Annette Düring, DGB-Vorsitzende: „Der Mindestlohn ist eine Erfolgsgeschichte für das Land Bremen. Er hat für bessere Löhne gesorgt, die Kaufkraft gestärkt und so das Wirt-schaftswachstum angekurbelt. Alle Befürchtungen von Arbeitgeberverbänden und manchen Wirtschaftswissenschaftlern haben sich als Fehleinschätzungen herausgestellt.“
Die sozialversicherungspflichtige Beschäftigung im Land Bremen ist im Vorjahresvergleich um 5.400 Personen angestiegen. Das ist eine Zunahme von 1,7% auf nunmehr 317.200 Beschäftigte (Stand September 2015). Die Arbeitslosenquote im Land Bremen ist im Vor-jahresvergleich um 0,2 Prozentpunkte auf 11,6 Prozent gesunken. Gleichzeitig sind mehr Stellen geschaffen worden. Die Zahl der gemeldeten offenen Stellen im Land Bremen ist im Vorjahresvergleich um 17% auf 5.971 gestiegen (Stand November 2015). Besonders in mindestlohnsensiblen Bereichen gab es 2015 für die Beschäftigten deutliche Gehaltssteigerungen. In der Branche Gastgewerbe stiegen die Löhne um 4,9 Prozent, bei der Erbringung von sonstigen Dienstleistungen (hierzu zählen auch Callcenter und Wachdienste) um 4,0 Prozent. In beiden Branchen hat auch die Beschäftigung deutlich zugenommen. Das zeigt klar: Höhere Löhne kosten keine Arbeitsplätze sondern schaffen neue durch die vermehrte Kaufkraft.

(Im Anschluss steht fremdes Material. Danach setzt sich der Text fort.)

<file path="config.mk">
export PLATFORM = sky130hd
export DESIGN_NAME = rr_queue_arbiter
export DESIGN_NICKNAME = d
export VERILOG_FILES = /design/src/rtl/rr_queue_arbiter_pkg.sv /design/src/rtl/rr_arb_core.sv /design/src/rtl/rr_queue_arbiter.sv
export SDC_FILE = /design/constraint.sdc
export NUM_CORES = 1
export LEC_CHECK = 0
export ABC_AREA = 1
export BUFFER_PORTS_ARGS = -buffer_cell sky130_fd_sc_hd__clkbuf_2
export CORE_ASPECT_RATIO = 0.75
export CORE_UTILIZATION = 35
export CTS_CLUSTER_DIAMETER = 60
export CTS_CLUSTER_SIZE = 20
export DETAILED_ROUTE_END_ITERATION = 10
export MAX_ROUTING_LAYER = met4
export PLACE_DENSITY = 0.62
export SYNTH_ARGS = -nofsm -noshare
export SYNTH_HDL_FRONTEND = slang
export SYNTH_SLANG_ARGS = --single-unit
export TNS_END_PERCENT = 5
</file>
<file path="constraint.sdc">
create_clock -name clk -period 3.41 [get_ports clk]
set_input_delay 0.5115 -clock clk [delete_from_list [all_inputs] [get_ports clk]]
set_output_delay 0.5115 -clock clk [all_outputs]
set_load 0.01 [all_outputs]
</file>
<file path="src/rtl/rr_queue_arbiter_pkg.sv">
// Shared helpers for the round-robin queue arbiter: source-tag width and entry packing.
package rr_queue_arbiter_pkg;

    // Tag width for n requesters; never narrower than one bit.
    function automatic int src_nbits(input int n);
        return (n <= 2) ? 1 : $clog2(n);
    endfunction

    function automatic int entry_nbits(input int src_w, input int msg_w);
        return src_w + msg_w;
    endfunction

endpackage

</file>
<file path="src/rtl/rr_arb_core.sv">
// Combinational round-robin priority search starting at ptr, wrapping modulo NUM_REQS.
module rr_arb_core #(
    parameter int NUM_REQS = 4,
    parameter int SRC_W    = 2
) (
    input  logic [NUM_REQS-1:0] req_val,
    input  logic [SRC_W-1:0]    ptr,
    input  logic                en,
    output logic [NUM_REQS-1:0] grant,
    output logic [SRC_W-1:0]    idx
);

    int   cand;
    logic found;

    always_comb begin
        grant = '0;
        idx   = '0;
        cand  = 0;
        found = 1'b0;
        for (int k = 0; k < NUM_REQS; k++) begin
            // Explicit wrap so non-power-of-two requester counts work.
            cand = int'(ptr) + k;
            if (cand >= NUM_REQS) cand = cand - NUM_REQS;
            if (!found && en && req_val[cand]) begin
                found       = 1'b1;
                grant[cand] = 1'b1;
                idx         = SRC_W'(cand);
            end
        end
    end

endmodule

</file>
<file path="src/rtl/rr_queue_arbiter.sv">
// Round-robin arbiter feeding a two-entry normal queue; tags each message with its source.
module rr_queue_arbiter
    import rr_queue_arbiter_pkg::*;
#(
    parameter int  p_num_reqs  = 4,
    parameter int  p_msg_nbits = 32,
    localparam int c_src_nbits = src_nbits(p_num_reqs)
) (
    input  logic                              clk,
    input  logic                              reset,
    input  logic [p_num_reqs-1:0]             req_val,
    output logic [p_num_reqs-1:0]             req_rdy,
    input  logic [p_num_reqs*p_msg_nbits-1:0] req_msg,
    output logic                              deq_val,
    input  logic                              deq_rdy,
    output logic [p_msg_nbits-1:0]            deq_msg,
    output logic [c_src_nbits-1:0]            deq_src
);

    typedef struct packed {
        logic [c_src_nbits-1:0] src;
        logic [p_msg_nbits-1:0] msg;
    } entry_t;

    entry_t                  q [2];
    logic [1:0]              full;
    logic                    head;
    logic [c_src_nbits-1:0]  ptr;

    logic                    enq_rdy;
    logic                    enq;
    logic                    deq;
    logic                    tail;
    logic [p_num_reqs-1:0]   grant;
    logic [c_src_nbits-1:0]  grant_idx;
    logic [p_msg_nbits-1:0]  msg_sel;

    assign enq_rdy = ~full[0] | ~full[1];

    // Gating the search with reset keeps req_rdy low while reset is held.
    rr_arb_core #(
        .NUM_REQS (p_num_reqs),
        .SRC_W    (c_src_nbits)
    ) u_arb (
        .req_val (req_val),
        .ptr     (ptr),
        .en      (enq_rdy & reset),
        .grant   (grant),
        .idx     (grant_idx)
    );

    assign req_rdy = grant;
    assign enq     = |grant;
    assign msg_sel = req_msg[int'(grant_idx)*p_msg_nbits +: p_msg_nbits];

    assign deq_val = full[head];
    assign deq     = deq_val & deq_rdy;
    assign deq_msg = q[head].msg;
    assign deq_src = q[head].src;

    // With one entry it always sits at head, so the free slot is the other one.
    assign tail = full[head] ? ~head : head;

    always_ff @(posedge clk or negedge reset) begin
        if (!reset) begin
            ptr  <= '0;
            full <= '0;
            head <= 1'b0;
            q[0] <= '0;
            q[1] <= '0;
        end else begin
            if (enq) begin
                q[tail]    <= '{src: grant_idx, msg: msg_sel};
                full[tail] <= 1'b1;
                ptr        <= (grant_idx == c_src_nbits'(p_num_reqs-1)) ? '0 : grant_idx + 1'b1;
            end
            if (deq) begin
                full[head] <= 1'b0;
                head       <= ~head;
            end
        end
    end

endmodule

</file>
==> results.py <==
metrics = {
    "status": {
        "status": "completed",
    },
    "critical_path": {
        "arrival_ps": 3330,
        "crit_chain": "inv_2 > ha_1 > inv_1 > nand3_2 > nand2_1 > nand3_2 > nor2_4 > nor2_1 > nand2_2 > nand2_2 > buf_12 > nand2_1 > nand3_1 > nand2_1 > nand2_1 > nand2_1",
        "critPathLaunchType": "flop",
        "required_ps": 3680,
        "cpPeakStageDelay_ps": 500,
        "cp_max_fo": 51,
        "crit_path_end_kind": "flop",
        "worstSetupPathType": "flop to flop",
        "cp_common_cell": "nand2_1",
        "worst-path-buf-inv": 3,
        "crit_family": "simple AND/OR/NAND/NOR gates",
        "cpMaxStageDelayCell": "dfrtp_1",
    },
    "synth": {
        "yosysSeqAreaShare": 0.333,
        "synth_xor_xnor_area_share": 0,
        "syn_nets": 1054,
        "synth.area.top_cells": "dfrtp_1 (33%), nand2_1 (30%), nand3_1 (13%), inv_1 (9.7%), buf_4 (2.7%)",
        "synthSimpleGateAreaFrac": 0.479,
        "yosysUniqueCellTypes": 28,
        "yosysWarnings": 0,
        "ys_ff_latch": 73,
        "syn_avg_cell_area_um2": 6.02,
        "synth-compound-area-share": 0.0160,
        "synth_top_area_share": 0.333,
        "synthCells": 910,
        "synth_mux_area_frac": 0,
        "synth_top_family_by_area": "simple AND/OR/NAND/NOR gates",
        "synthAdderAreaFrac": 0.0205,
        "synthesis.area_um2": 5480,
        "yosys.area.top_type": "dfrtp_1",
    },
    "flow_run": {
        "maxCapViolations": 0,
    },
    "routing": {
        "drtIter0Drc": 535,
        "firstDrtPassIters": 5,
        "wire_per_inst_um": 14.1,
        "drc": 0,
        "vias": 5920,
        "drt_wl_total_um": 17900,
        "viasPerCell": 4.65,
        "ant_nets": 0,
    },
    "floorplan": {
        "die_width_um": 146,
        "die_h_um": 110,
        "core_area_um2": 15300,
        "start_util": 0.359,
        "num_rows": 39,
        "io-pin-count": 174,
        "die-area_um2": 16200,
    },
    "grt": {
        "grt_use_total": 0.233,
        "grt_pass1_vias": 5333,
        "antenna_found_initial": 0,
        "grt_max_degree": 74,
        "grt_pass1_wl_um": 27900,
        "overflow": 0,
    },
    "clock_tree": {
        "cts-htree-levels": 3,
        "clk-insertion-delay-late_ps": 340,
        "postCtsSetupBuffers": 0,
        "clk_pin_slew_worst_paths_ps": 60,
        "cts_root_buffer": "clkbuf_16",
        "cts_buffer_depth": 2,
        "numCtsBuffers": 9,
        "cts_resized": 0,
        "clock-sinks": 73,
        "cts_tree": "yes",
        "postCtsHoldBufs": 0,
    },
    "placement": {
        "dpl.hpwl_um": 13300,
        "globalplace.congestion": 0.962,
        "io_buffers": 173,
        "placed_cells": 1257,
        "place_area_um2": 6480,
        "post-place-ws_ps": 420,
    },
    "final_layout": {
        "final_area_um2": 6800,
        "drive_gt1_frac": 0.216,
        "final_cell_mix": "nand2_1 (441), clkbuf_2 (172), nand3_1 (144), inv_1 (142), dfrtp_1 (73)",
        "multi_input_area_um2": 2830,
        "nFillCells": 1644,
        "fin_nets": 1207,
        "final_util": 0.445,
        "regArea_um2": 1830,
        "area_growth_pct": 24.1,
        "diodes": 0,
        "final_common_cell": "nand2_1",
        "final_cells": 1273,
    },
    "timing": {
        "min_period_over_period": 0.896,
        "rsz0062_at_grt": "no",
        "hold_violations": 0,
        "relSlewSlack": 0.353,
        "tns_ps": 0,
        "finClkSkew_ps": 8.91,
        "worstMarginPinSlew_ps": 971,
        "max_freq_mhz": 327,
        "fin_crit_ps": 3050,
        "drv_slew": 0,
        "fin_ws_ps": 355,
        "setup-violations-final": 0,
    },
    "power": {
        "power_density_nw_per_um2": 1120,
        "ir_worst_vdd_uv": 501,
        "static-leakage-power_nw": 4.43,
    },
    "worst_hold_path": {
        "hp-class": "input pin to async pin",
    },
}
[sequential cells by signal, summed over array words and instances (netlist names)]
name and flops:
full 2, head 1, ptr 2, q 68
[cell usage after synthesis]
| cell | number |
|---|---|
| a21o_1 | 1 |
| nor2_2 | 4 |
| a21oi_4 | 1 |
| buf_2 | 7 |
| nand3_1 | 144 |
| ha_1 | 9 |
| o21ai_1 | 2 |
| inv_2 | 3 |
| clkinv_1 | 1 |
| nor2_1 | 14 |
| buf_4 | 20 |
| nand2_1 | 443 |
| clkbuf_1 | 10 |
| dfrtp_1 | 73 |
| o21ai_2 | 1 |
| nand4_1 | 3 |
| nand2_4 | 3 |
| a21boi_2 | 1 |
| a21oi_1 | 2 |
| nor2_4 | 1 |
| nand2_2 | 5 |
| o22ai_1 | 1 |
| o21bai_1 | 1 |
| nand3_2 | 7 |
| buf_6 | 3 |
| buf_1 | 6 |
| inv_1 | 142 |
| o21ai_0 | 2 |
[report_power, final]
group	total (mW)	internal, mW	switching, mW
Combinational	5.02	1.55	3.48
Sequential	1.56	1.31	0.241
Clock	1.03	0.660	0.372
[cell families (layout without fill, tap and decap cells)]
family / count (synthesis) / count (layout)
flip-flops: 73 / 73
buffers and inverters: 192 / 350
AND/OR/NAND/NOR: 624 / 624
adder cells (fa/ha/maj): 9 / 9
AO/OA/AOI/OAI: 12 / 12
[layout make-up]
cell class | instances | area share
Multi-Input combinational cell | 645 | 0.416
Timing Repair Buffer | 188 | 0.150
Inverter | 146 | 0.0806
Sequential cell | 73 | 0.269
Tap cell | 205 | 0.0377
Clock inverter | 5 | 0.0116
Clock buffer | 11 | 0.0357
[metrics by stage]
stage / total power [mW] / hold slack [ps]
after global routing: 8.32 / 476
after CTS: 7.62 / 454
final: 7.61 / 417
after floorplan: 5.10 / 216
after detailed placement: 6.57 / 459
after global placement: 6.53 / 459
[per-layer routing]
layer	wire length (um)	share of wire	vias up	GRT usage
met5	0	0	-	-
met4	72	0.0040	0	0.0469
met3	1580	0.088	8	0.0523
met2	6990	0.39	232	0.311
met1	9260	0.52	2646	0.350
li1	-	-	3034	-
[worst paths after layout]
path | startpoint | to | slack (ps) | depth (start not counted)
hold / removal | reset | head | 420 | 2
max in group asynchronous | reset | q[2] | 2360 | 2
setup reg to reg | ptr[0] | q[62] | 360 | 16
min in group clk | deq_rdy | head | 470 | 3
setup / recovery | ptr[0] | q[62] | 360 | 16
hold reg to reg | q[33] | q[33] | 470 | 2
Note: power is estimated with default switching activity, not from simulation.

Dennoch versuchen manche Arbeitgeber weiterhin, mit unzulässigen Tricksereien den Mindestlohn zu umgehen: Mehrarbeit wird nicht bezahlt, Zuschläge und Trinkgeld werden auf den Mindestlohn angerechnet, Bereitschaftsdienste oder Wartezeiten (Taxis), Ladezeiten (LKW-Fahrer), Fahrtzeiten (Behinderten- und Krankenfahrten) werden nicht als Arbeitszeit gewertet. Um diese Mindestlohnumgehungen einzudämmen, fordert der DGB eine Ausdehnung des Schwarzarbeitsbekämpfungsgesetzes zum Beispiel auch auf das Bäckerei- und Fleischerhandwerk sowie den Einzelhandel. So können bessere Kontrollen gewährleistet werden. Die Finanzkontrolle Schwarzarbeit beim Zoll muss um mehr als die für 2019 geplanten 1.600 Stellen aufgestockt werden. Auch der Prüfdienst der Rentenversicherung braucht mehr Personal.
Ausnahmen vom Mindestlohn für Flüchtlinge lehnt Annette Düring ab: „Eine Mindestlohnausnahme bei Flüchtlingen würde Fremdenhass schüren. Einzelne Beschäftigtengruppen dürfen nicht gegeneinander ausgespielt werden.“ Bezüglich der Anpassung der Mindestlohnhöhe verweist Düring auf das Mindestlohngesetz: „Der Mindestlohn muss mit der übrigen Lohnentwicklung Schritt halten. Das haben Gewerkschaften und Arbeitgeber so vereinbart.“ Düring macht klar, dass der Mindestlohn ein wirkungsvoller Schutz gegen das schlimmste Lohndumping ist, wirklich gute Löhne und Arbeitsbedingungen aber nur mit Tarifverträgen zu erreichen sind: „Mindestlohn ist das Mindeste. Mehr gibt es mit Tarifverträgen. Hier sind auch die Arbeitgeber in der Pflicht, die Tarifflucht zu stoppen und wieder für ordentliche Verhältnisse zu sorgen."